Exercise material section start

<file path="config.mk">
export PLATFORM = sky130hd
export DESIGN_NAME = fetch_unit
export DESIGN_NICKNAME = d
export VERILOG_FILES = /design/src/hdl/rv_pkg.sv /design/src/hdl/fetch_unit.sv
export SDC_FILE = /design/constraint.sdc
export NUM_CORES = 1
export LEC_CHECK = 0
export ABC_AREA = 1
export ABC_CLOCK_PERIOD_IN_PS = 3100
export BUFFER_PORTS_ARGS = -buffer_cell sky130_fd_sc_hd__buf_2
export CORE_ASPECT_RATIO = 0.8
export CORE_MARGIN = 4
export CORE_UTILIZATION = 51
export DETAILED_ROUTE_END_ITERATION = 6
export PLACE_DENSITY_LB_ADDON = 0.15
export SLEW_MARGIN = 20
export SYNTH_ARGS = -nofsm -noshare
export SYNTH_HDL_FRONTEND = slang
export SYNTH_SLANG_ARGS = --single-unit
</file>
<file path="constraint.sdc">
create_clock -name clk -period 3.1 [get_ports clk]
set_input_delay 0.31 -clock clk [delete_from_list [all_inputs] [get_ports clk]]
set_output_delay 0.31 -clock clk [all_outputs]
set_load 0.02 [all_outputs]
</file>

Exercise material section end

Problem to solve:
Both the first line of the records above and the line containing "export ABC_AREA = 1" are to be transcribed exactly, together with every line between them, and nothing else.

Final answer:
<file path="config.mk">
export PLATFORM = sky130hd
export DESIGN_NAME = fetch_unit
export DESIGN_NICKNAME = d
export VERILOG_FILES = /design/src/hdl/rv_pkg.sv /design/src/hdl/fetch_unit.sv
export SDC_FILE = /design/constraint.sdc
export NUM_CORES = 1
export LEC_CHECK = 0
export ABC_AREA = 1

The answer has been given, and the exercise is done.